When Bolanle first arrived, I scrubbed Bolanle’s tongue with bitter leaf! Ha! I made her understand who was in charge of this house. I showed the sting of hot peppers. If she comes to this world again, she will run if she hears the name Iya Femi.

Let me tell you one of the things I did. Laughter kills me when I think of it. I don’t think she had been with us for a year when Baba Segi asked me to make
aso ebi
for the entire household. The neighbor’s birthday was in two weeks time and he wanted us all dressed in the same fabric from top to bottom. “I want you all to look like queens,” he said. I looked at him and wondered why, if he wanted wives that looked like queens, he married a woman like a toad and a scrawny rabbit that nibbles at Bolanle’s burrow.

And that Bolanle! Is that his idea of a queen? Being a graduate does not make you beautiful. I know true beauty. And it is in pale yellow skin. I was born darker than this but I use
expensive creams to make my natural beauty shine. I take my nails to a proper nail studio. I buy good makeup, unlike that Bolanle, who wanders around with her face as haggard as a sack. Ha! Queens indeed!

Anyway, on the day I went to collect the clothes, I came out of the house and heard Bantu’s “No More No Vernacular” screaming from giant speakers on the neighbor’s fence. I danced into the pickup, leaving the entire family waiting in the sitting room.

The tailor’s store was only twenty minutes away but I stopped at a few places. By the time I got home, even my sons were sweating from anticipation. I rushed into the sitting room, arms laden, and surrendered the pile of clothes to the stool by Iya Segi’s feet. The witch sniffed the air around me. She must have picked up the scent on my thighs.

I heard Baba Segi’s voice. “I was waiting for the tailor to put finishing touches to your clothes,” I said. “Would you have preferred it if I came home without them? It is wonderful that we will all be dressed the same!”

Ha! Sometimes I wish I could pat myself on the back. My cunning knows no bounds!

For a few moments, Iya Segi stared at the outfits. The children couldn’t conceal their impatience. “Mama, the clothes!” Akin pretended to cough as he spoke so his mother wouldn’t think him wayward.

Iya Segi cocked her head with interest before reaching for the pile and placing it on her lap. The witch touched all the clothes before anyone, as if she wanted to render them
secondhand. She fingered the plastic buttons and touched the threading before giving each outfit to its respective owner. One by one, everyone stepped forward to collect their outfit. Iya Segi told Iya Tope to drop Bolanle’s clothes by her bedroom door. She said everyone should return to the sitting room in thirty minutes so we could set off to the party.

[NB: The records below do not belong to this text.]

This design comes from an exercise in tuning for small area on the open sky130 flow, not from production work.
Function was checked by simulation only, so behaviour that the tests miss may differ from the original.

==> v21 <==
// hab360_rx
module hab360_rx (
    input  wire        clk,
    input  wire        rst,
    output wire        rx_poll,
    input  wire        rx_avail,
    input  wire [7:0]  rx_data,
    input  wire        tick,
    output reg  [2:0]  evt,
    output wire [1:0]  mal_cause,
    output wire        pkt_valid,
    output wire [15:0] rx_len,
    output wire [2:0]  rx_type,
    output wire [4:0]  rx_cid,
    output wire [31:0] rx_ts,
    input  wire [8:0]  rx_rd_addr,
    output wire [7:0]  rx_rd_data,
    output wire        val_valid,
    output wire [15:0] val_status,
    output wire        fwd_valid,
    output wire [7:0]  fwd_opcode,
    output wire [31:0] fwd_freq,
    output wire [31:0] fwd_bw,
    output wire [7:0]  fwd_sf,
    output wire [7:0]  fwd_cr,
    output wire [7:0]  fwd_sync,
    output wire [7:0]  fwd_power,
    output wire [15:0] fwd_preamble,
    output wire [31:0] fwd_climit,
    output wire [31:0] fwd_unix,
    input  wire        rsp_valid
);
clock: 15.0 ns
lec_check: 0
cap_margin: 10
core_margin: 2
core_utilization: 60
gpl_timing_driven: 0
setup_slack_margin: 0.5
slew_margin: 10
standard.sh (not shown) runs the stock make flow with config.mk's settings and CLKGATE_MAP_FILE= SYNTH_SCRIPT=/design/flow/synth_recipe.tcl, a recipe that flattens the netlist after the stock synthesis.
==> flow/flow/run.sh <==
#!/bin/bash
# Own layout flow: the standard ORFS flow (standard.sh), changed only in
# how the layout is made:
#  - synthesis maps the logic with an area-oriented ABC script
#    (abc_area.script; abc_area_fallback.script if ABC fails on it) instead
#    of ORFS's speed script; every other synthesis step, and so every
#    register, is the standard synthesis's;
#  - the port buffers that global placement inserts are sky130_fd_sc_hd__buf_1
#    (the resizer may still upsize them);
#  - repair_design (placement and global routing) builds its buffer trees
#    from the small buffers only (no_big_bufs.tcl);
#  - CTS clusters up to 16 sinks per clkbuf_8 and adds no dummy loads.
# Each tool's output goes to a log file in this folder or under orfs/logs.
set -uo pipefail
W=$(pwd)
F=$W/flow
{ head -n 1 synth_recipe.tcl; cat "$F/abc_proc.tcl"; tail -n +2 synth_recipe.tcl; } > own_synth.tcl
sed "s#SYNTH_SCRIPT=[^ ]*synth_recipe.tcl#SYNTH_SCRIPT=$W/own_synth.tcl#" standard.sh > own_standard.sh
if ! grep -q "SYNTH_SCRIPT=$W/own_synth.tcl" own_standard.sh; then
  echo "could not point standard.sh at own_synth.tcl" >&2
  exit 1
fi
export BUFFER_PORTS_ARGS="-buffer_cell sky130_fd_sc_hd__buf_1"
export PRE_RESIZE_TCL=$F/no_big_bufs.tcl
export PRE_GLOBAL_ROUTE_TCL=$F/no_big_bufs.tcl
export CTS_ARGS="-sink_clustering_enable -repair_clock_nets -dont_use_dummy_load -buf_list sky130_fd_sc_hd__clkbuf_8 -sink_clustering_size 16 -sink_clustering_max_diameter 60"

export OWN_ABC_SCRIPT=$F/abc_area.script
if ! bash own_standard.sh synth > own_synth.log 2>&1; then
  export OWN_ABC_SCRIPT=$F/abc_area_fallback.script
  bash own_standard.sh synth > own_synth_fallback.log 2>&1 || { tail -n 20 own_synth_fallback.log; exit 1; }
fi
bash own_standard.sh > own_standard.log 2>&1
status=$?
tail -n 20 own_standard.log
exit $status
==> flow/flow/abc_area.script <==
&get -n
&st
&dch
&nf
&put
mfs3 -ae
&get -n
&st
&dch
&nf
&put
==> flow/flow/abc_area_fallback.script <==
&get -n
&st
&dch
&nf
&put
==> flow/flow/abc_proc.tcl <==
# Map with an area-oriented ABC script instead of the speed script.
proc abc {args} {
  set i [lsearch -exact $args -script]
  if {$i >= 0} { lset args [expr {$i + 1}] $::env(OWN_ABC_SCRIPT) }
  yosys abc {*}$args
}
==> flow/flow/no_big_bufs.tcl <==
set_dont_use {sky130_fd_sc_hd__buf_6 sky130_fd_sc_hd__buf_8 sky130_fd_sc_hd__buf_12 sky130_fd_sc_hd__buf_16 sky130_fd_sc_hd__bufbuf_8 sky130_fd_sc_hd__bufbuf_16}
==> inputs of v8, as changes to v21 <==
--- a/flow/design.v
+++ b/flow/design.v
@@ -271,45 +271,45 @@
     wire [8:0] sidx   = top + ~rx_rd_addr;                           
     wire [7:0] lo_or [0:FIRST_SH];
     assign lo_or[0] = 8'h00;
     generate
         for (k = 0; k < FIRST_SH; k = k + 1) begin : g_lo
             assign lo_or[k+1] = lo_or[k] | (rxbuf[k] & {8{rx_rd_addr == k}});
         end
     endgenerate
-    wire [15:0] col_sel;
-    wire [15:0] row_sel;
+    wire [15:0] grp_sel;
+    wire [15:0] low_sel;
     generate
         for (k = 0; k < 16; k = k + 1) begin : g_sel
-            assign col_sel[k] = (sidx[3:0] == k);
-            assign row_sel[k] = (sidx[8:4] == k);
+            assign grp_sel[k] = (sidx[8:4] == k);
+            assign low_sel[k] = (sidx[3:0] == k);
         end
     endgenerate
-    wire [7:0] row_val [0:15];
+    wire [7:0] low_val [0:15];
     generate
-        for (k = 0; k < 16; k = k + 1) begin : g_rv
-            genvar c;
+        for (k = 0; k < 16; k = k + 1) begin : g_lv
+            genvar g;
             wire [7:0] t [0:16];
             assign t[0] = 8'h00;
-            for (c = 0; c < 16; c = c + 1) begin : g_c
-                if (16 * k + c < NSH) begin : g_in
-                    assign t[c+1] = t[c] | (sh[16*k + c] & {8{col_sel[c]}});
+            for (g = 0; g < 16; g = g + 1) begin : g_g
+                if (16 * g + k < NSH) begin : g_in
+                    assign t[g+1] = t[g] | (sh[16*g + k] & {8{grp_sel[g]}});
                 end else begin : g_out
-                    assign t[c+1] = t[c];
+                    assign t[g+1] = t[g];
                 end
             end
-            assign row_val[k] = t[16];
+            assign low_val[k] = t[16];
         end
     endgenerate
     wire [7:0] sh_or [0:16];
     assign sh_or[0] = 8'h00;
     generate
-        for (k = 0; k < 16; k = k + 1) begin : g_ro
-            assign sh_or[k+1] = sh_or[k] | (row_val[k] & {8{row_sel[k]}});
+        for (k = 0; k < 16; k = k + 1) begin : g_lo_or
+            assign sh_or[k+1] = sh_or[k] | (low_val[k] & {8{low_sel[k]}});
         end
     endgenerate
     wire in_frame = (rx_rd_addr < idx_q);
     wire rd_lo    = (rx_rd_addr < FIRST_SH);
     wire rd_end   = (rx_rd_addr == 9'd273);
     wire [7:0] rd_any = rd_lo ? lo_or[FIRST_SH] : rd_end ? 8'h7F : sh_or[16];
     assign pkt_valid  = pkt_valid_q;
     assign mal_cause  = mal_cause_q;
==> flow/flow/run.sh (replaced) <==
#!/bin/bash
# Own layout flow: the standard ORFS flow (standard.sh), changed only in
# how the layout is made:
#  - synthesis maps the logic with area-oriented ABC scripts instead of
#    ORFS's speed script: the synthesis runs once per script abc_[a-d].script
#    (in syn_*/), and the one with the smallest cell area is rerun for the
#    layout (abc_z.script if all of them fail).  Every other synthesis step,
#    and so every register, is the standard synthesis's;
#  - the port buffers that global placement inserts are sky130_fd_sc_hd__buf_1
#    (the resizer may still upsize them);
#  - repair_design (placement and global routing) builds its buffer trees
#    from the small buffers only (no_big_bufs.tcl);
#  - CTS clusters up to 16 sinks per clkbuf_8 and adds no dummy loads.
# Each tool's output goes to a log file in this folder or under orfs/logs.
set -uo pipefail
W=$(pwd)
F=$W/flow
{ head -n 1 synth_recipe.tcl; cat "$F/abc_proc.tcl"; tail -n +2 synth_recipe.tcl; } > own_synth.tcl
sed "s#SYNTH_SCRIPT=[^ ]*synth_recipe.tcl#SYNTH_SCRIPT=$W/own_synth.tcl#" standard.sh > own_standard.sh
if ! grep -q "SYNTH_SCRIPT=$W/own_synth.tcl" own_standard.sh; then
  echo "could not point standard.sh at own_synth.tcl" >&2
  exit 1
fi
export BUFFER_PORTS_ARGS="-buffer_cell sky130_fd_sc_hd__buf_1"
export PRE_RESIZE_TCL=$F/no_big_bufs.tcl
export PRE_GLOBAL_ROUTE_TCL=$F/no_big_bufs.tcl
export CTS_ARGS="-sink_clustering_enable -repair_clock_nets -dont_use_dummy_load -buf_list sky130_fd_sc_hd__clkbuf_8 -sink_clustering_size 16 -sink_clustering_max_diameter 60"

# Trial synthesis with each ABC script, in parallel.
for s in a b c d; do
  sed "s#WORK_HOME=$W/orfs #WORK_HOME=$W/syn_$s #" own_standard.sh > own_standard_$s.sh
  ( OWN_ABC_SCRIPT=$F/abc_$s.script bash own_standard_$s.sh synth > own_synth_$s.log 2>&1 ) &
done
wait
best=z; best_area=
for s in a b c d; do
  st=$W/syn_$s/reports/$FLOW_PLATFORM/hab360_rx/base/synth_stat.txt
  a=$(grep -s "Chip area for module" "$st" | awk '{print $NF}')
  echo "abc_$s.script: ${a:-failed}" | tee -a own_synth_choice.log
  if [[ -n "$a" ]] && { [[ -z "$best_area" ]] || awk -v x="$a" -v y="$best_area" 'BEGIN{exit !(x < y)}'; }; then
    best=$s; best_area=$a
  fi
done
echo "chosen: abc_$best.script" | tee -a own_synth_choice.log

export OWN_ABC_SCRIPT=$F/abc_$best.script
bash own_standard.sh > own_standard.log 2>&1
status=$?
tail -n 20 own_standard.log
exit $status
==> flow/flow/abc_a.script (new file) <==
&get -n
&st
&dch
&nf
&put
mfs3 -ae
&get -n
&st
&dch
&nf
&put
==> flow/flow/abc_b.script (new file) <==
&get -n
&st
&dch
&nf
&put
topo
mfs3 -ae
&get -n
&st
&dch
&nf
&put
==> flow/flow/abc_c.script (new file) <==
&get -n
&st
&dch
&nf
&put
mfs2 -a
&get -n
&st
&dch
&nf
&put
mfs2 -a
&get -n
&st
&dch
&nf
&put
==> flow/flow/abc_d.script (new file) <==
&get -n
&st
&dch
&nf
&put
mfs3 -ae
&get -n
&st
&dch
&nf
&put
mfs3 -ae
&get -n
&st
&dch
&nf
&put
==> flow/flow/abc_z.script (new file) <==
&get -n
&st
&dch
&nf
&put
==> flow/config.mk (replaced) <==
export PLATFORM = sky130hd
export DESIGN_NAME = hab360_rx
export DESIGN_NICKNAME = hab360_rx
export VERILOG_FILES = /design/flow/design.v
export SDC_FILE = /design/flow/constraint.sdc
export NUM_CORES = 8
export LEC_CHECK = 0
export CAP_MARGIN = 10
export CORE_MARGIN = 2
export CORE_UTILIZATION = 45
export GPL_TIMING_DRIVEN = 0
export PLACE_DENSITY = 0.85
export SETUP_SLACK_MARGIN = 0.5
export SLEW_MARGIN = 10
removed: flow/flow/abc_area.script
removed: flow/flow/abc_area_fallback.script
==> inputs of v24, as changes to v21 <==
==> flow/config.mk (replaced) <==
export PLATFORM = sky130hd
export DESIGN_NAME = hab360_rx
export DESIGN_NICKNAME = hab360_rx
export VERILOG_FILES = /design/flow/design.v
export SDC_FILE = /design/flow/constraint.sdc
export NUM_CORES = 8
export LEC_CHECK = 0
export CAP_MARGIN = 10
export CORE_MARGIN = 2
export CORE_UTILIZATION = 45
export GPL_TIMING_DRIVEN = 0
export SETUP_SLACK_MARGIN = 0.5
export SLEW_MARGIN = 10
==> impl_metrics.yaml <==
status:
  outcome: "complete, but fails checks"
  so.violations: "max-capacitance violations, max-slew violations"
power_and_ir_drop:
  p_per_area_nw_per_um2: 111
  p_total_mw: 9.65
routing:
  wl_met1_um: 72600
  wl_um: 228000
cells_and_area:
  multi_input_area_share_pct: 15.9
timing:
  timing.final.max_slew_violations: 10
worst_setup_path:
  worstPathCellList: "buf_1 > clkinv_1 > ha_1 > a21o_1 > a221oi_1 > a21oi_1 > or4_1 > nor3_2 > buf_2 > buf_4 > buf_4 > buf_2 > a22oi_1 > nand2_1 > o21ai_0 > o2111ai_1 > a21oi_1 > and3_1 > nor3_1 > buf_1"
job:
  drv_cap: 1
The numbers above come from v8.
Context: an optimization exercise on an open-source flow, tuned for small area, a short achievable clock period and few clock cycles. The choices shown serve that exercise and are no tape-out recipe. In this exercise RTL edits were held to simulation tests only and were not proved equivalent to the original. Power is estimated from default activity; no workload was simulated.

## rev 12
==> flow/design.v (excerpt) <==
module sw_link_core (
    input  wire         clk,
    input  wire         rst,             
    input  wire [7:0]   cfg_self_addr,   
    input  wire [7:0]   cfg_peer_addr,   
    input  wire [6:0]   prog_len,        
    output wire [5:0]   prog_addr,       
    input  wire [7:0]   prog_data,       
    output wire         call_valid,
    output wire [3:0]   call_op,
    output wire [3:0]   call_len,
    output wire [111:0] call_data,
    input  wire         call_ready,
    input  wire         resp_ok,
    input  wire [1:0]   resp_mode,
    input  wire [3:0]   resp_len,
    input  wire [111:0] resp_data,
    input  wire         irq_rx,          
    input  wire         host_req,        
    input  wire [23:0]  host_slots,
    output wire [5:0]   err,
    output wire [1:0]   rej_reason,
    output wire [1:0]   lsm_state,
    output wire [5:0]   ord_code,
    output wire         halted
);
export LEC_CHECK = 0
export ABC_AREA = 1
export CAP_MARGIN = 10
export CORE_MARGIN = 2
export CORE_UTILIZATION = 35
export CTS_CLUSTER_DIAMETER = 150
export CTS_CLUSTER_SIZE = 25
export SETUP_SLACK_MARGIN = 2.8
export SLEW_MARGIN = 10
create_clock -name core_clock -period 5.0 [get_ports {clk}]
standard.sh (not shown) runs the stock make flow with config.mk's settings and CLKGATE_MAP_FILE= SYNTH_SCRIPT=/design/flow/synth_recipe.tcl, a recipe that flattens the netlist after the stock synthesis.
==> flow/flow/run.sh <==
#!/bin/bash
# Standard layout, with the port buffers made of the smallest buffer cell.
set -euo pipefail
export BUFFER_PORTS_ARGS="-buffer_cell sky130_fd_sc_hd__buf_1"
bash standard.sh > standard_flow.log 2>&1
Testbench counts of rev 12, summed over its fixed seeds: cycles 29,868.
### rev 12 -> rev 13
# rev 12
export LEC_CHECK = 0
export ABC_AREA = 1
export CAP_MARGIN = 10
export CORE_MARGIN = 2
export CORE_UTILIZATION = 35
export CTS_CLUSTER_DIAMETER = 150
export CTS_CLUSTER_SIZE = 25
export SETUP_SLACK_MARGIN = 2.8
export SLEW_MARGIN = 10
create_clock -name core_clock -period 5.0 [get_ports {clk}]
# rev 13
export LEC_CHECK = 0
export ABC_AREA = 1
export CAP_MARGIN = 20
export CORE_MARGIN = 2
export CORE_UTILIZATION = 35
export CTS_CLUSTER_DIAMETER = 150
export CTS_CLUSTER_SIZE = 25
export SETUP_SLACK_MARGIN = 2.6
export SLEW_MARGIN = 20
create_clock -name core_clock -period 5.0 [get_ports {clk}]
- The maximum clock frequency of rev 13 is lower than that of rev 12.
- In rev 13, the worst endpoint data arrival time came out 1.37 ns below the value in rev 12.
- [rev 13 vs rev 12] area of all sequential standard cells: lower in rev 13
- There was hardly any difference in share of final layout cell area taken by clock buffers and inverters between rev 13 and rev 12.
- Final cycle utilization of the critical path (lower): rev 12
- Rev 13: layout overhead on the synthesized area lower than rev 12
This is an optimization exercise on Yosys and OpenROAD, whose aim is small area, a short achievable clock period and few clock cycles, not a production implementation.
Function was checked by simulation only, so behaviour that the tests miss may differ from the original.
Power figures rest on the tool's default switching activity, not on a simulated workload.

==> inputs of run Y <==
## sam_pe
module sam_pe (
    input             clk,
    input             rst,
    input             bus_valid,
    input             bus_write,
    input      [1:0]  bus_space,    
    input      [16:0] bus_addr,
    input      [31:0] bus_wdata,
    output            bus_ready,
    output reg        bus_rvalid,
    output reg [31:0] bus_rdata
);
    localparam S_IDLE  = 4'd0;
    localparam S_CWALK = 4'd1;    
    localparam S_CLAST = 4'd2;    
    localparam S_ZWALK = 4'd3;    
    localparam S_ZFILL = 4'd4;    
    localparam S_CWA   = 4'd5;    
    localparam S_CWB   = 4'd6;    
    localparam S_PWAIT = 4'd7;    
    localparam S_DEC   = 4'd8;    
    localparam S_ENC   = 4'd9;    
    localparam S_CKU   = 4'd10;   
    localparam S_NAV   = 4'd11;   
    localparam E_OK        = 4'd0;
    localparam E_MALFORMED = 4'd1;
    localparam E_TRUNC     = 4'd2;
    localparam E_CKSUM     = 4'd3;
    localparam E_OVERSIZE  = 4'd4;
    localparam E_SHORT     = 4'd5;
    localparam E_WIDTH     = 4'd6;
    localparam E_NOFRAME   = 4'd7;
    localparam E_BADCMD    = 4'd8;
    reg [3:0]  st;
    reg        rdy;
    reg [3:0]  err;
    reg        rxok, match, navp;
    reg [16:0] maxlen;
    reg [16:0] txlen;
    reg [16:0] rxlen;
    reg [7:0]  txcls, txid;
    reg [15:0] txlenf;
    reg [7:0]  rxcls, rxid;
    reg [15:0] rxlenf;
    reg [31:0] fval;
    reg [4:0]  fmeta;
    reg [7:0]  cka, ckb;
    reg        ack_ack, ack_nak;
    reg [7:0]  ack_cls, ack_id;
    reg [15:0] nav_year;
    reg [7:0]  nav_month, nav_day, nav_hour, nav_minute, nav_second;
    reg [3:0]  nav_valid;
    reg [2:0]  nav_fixtype;
    reg [15:0] nav_fixflags;
  ...
export LEC_CHECK = 0
export CAP_MARGIN = 20
export CORE_MARGIN = 2
export CORE_UTILIZATION = 50
export PLACE_DENSITY = 0.65
export SETUP_SLACK_MARGIN = 5
export SLEW_MARGIN = 20
create_clock -name core_clock -period 10.0 [get_ports {clk}]
run.sh (not shown) runs the stock make flow with config.mk's settings and CLKGATE_MAP_FILE= SYNTH_SCRIPT=/design/flow/synth_recipe.tcl, a recipe that flattens the netlist after the stock synthesis.
==> inputs of run X, as changes to run Y <==
==> flow/flow/run.sh (new file) <==
#!/bin/bash
# Standard ORFS layout, with timing repair aimed at a setup margin of 6.5 ns
# (the clock and the constraints are the standard flow's own, unchanged).
set -o pipefail
bash standard.sh SETUP_SLACK_MARGIN=6.5 finish > make_finish.log 2>&1
rc=$?
tail -n 30 make_finish.log
exit $rc
==> flow/standard.sh (new file) <==
#!/bin/bash
# synth_recipe.tcl (not shown) runs the flow's synth.tcl, then flattens the netlist and writes it again
# the make line also repeats each setting of config.mk as NAME=value (left out here)
make -C /OpenROAD-flow-scripts/flow DESIGN_CONFIG=/design/flow/config.mk WORK_HOME=/design/flow/orfs CLKGATE_MAP_FILE= SYNTH_SCRIPT=/design/flow/synth_recipe.tcl "${@:-finish}"
--- a/flow/config.mk
+++ b/flow/config.mk
@@ -11,3 +11,2 @@
 export PLACE_DENSITY = 0.65
-export SETUP_SLACK_MARGIN = 5
 export SLEW_MARGIN = 20
removed: flow/run.sh
==> summary.txt <==
Result of the run: run X no timing/DRC/antenna violations; run Y no timing/DRC/antenna violations
Hpwl dp: run X 297300 um; run Y 300200 um
Slowest cell on the critical path: run X fa_2; run Y o211ai_1
Required time of the worst setup path: run X 10890 ps; run Y 10780 ps
Routability-driven placement congestion ratio: run X 1.025; run Y 1.022
Net count, final: run X 9024; run Y 8346
Post-Route Utilization: run X 62.79%; run Y 56.67%
Relative area change from synthesis to final layout: run X 24.65%; run Y 12.50%
Post-route standard cell area excluding fillers: run X 156400 um2; run Y 141200 um2
Internal Pwr Total: run X 0.02117 W; run Y 0.02067 W
Endpoint of the most critical register-to-register path: run X st[2]; run Y sq[6]
Clock-cell share: run X 6.507%; run Y 7.085%
Worst Hold End: run X nav_veln[11]; run Y nav_veld[22]
Testbench counts of run Y, summed over its fixed seeds: cycles 32,373.
Testbench counts of run X, summed over its fixed seeds: cycles 32,373.

==> re-timing with driven ports <==
The flow's constraints put no driver on any port. The routed layouts listed below were extracted and timed again, unchanged, in two steps.
Step 1 assumes that a clkbuf_16 drives the clock port and a buf_2 every other input.
Step 2 moves the port delays by t, midway between the first and last clock arrival at a register: inputs arrive t later, outputs are due t later. That takes back most of the time a late clock gives input paths.
Three values: no drivers, after step 1, after step 2; two values: the first two.
run | shift t [ns] | slack for setup (ns) | clock arrival spread, ns
run Y | 1.024 | 4.786 / 4.820 / 3.797 | 0.121 / 0.121
run X | 1.050 | 5.418 / 5.223 / 4.173 | 0.109 / 0.109
After both steps setup and hold are still met in every run listed. The setup slack of run X, which loses most, moves by -0.195 ns with the drivers and by -1.245 ns with both steps.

I got dressed quickly and headed to the sitting room so I could see everyone come in. Iya Segi caught me in the corridor as she came out of the bathroom. She ran her eyes over my outfit. “Such beautiful gold thread! Such fine sequins!” she said. Her throat was thick with fury.

“The tailor said he ran out of sequins when he started to sew yours. He said the girl who sold them to him was in confinement. But if you want, let us exchange. I’ll wear yours and you can wear mine.” I even started to unzip my blouse at the side. Ha! She would be lucky if she could fit just one of her breasts into my entire blouse. She hissed and turned into her bedroom.

Baba Segi joined me soon after to inspect us the way he always did. As the children walked in, he looked with pride at the parade of red stars against royal blue. He nodded as his eyes went from face to face.

Iya Segi soon waddled in. Her dress resembled a pillowcase with long sleeves and a ruffled collar that extended all the way up to her ears. That neck of hers is an embarrassment. If she always wore clothes with high collars, maybe she would eat less. Maybe she’d stop grunting like a pig when she eats.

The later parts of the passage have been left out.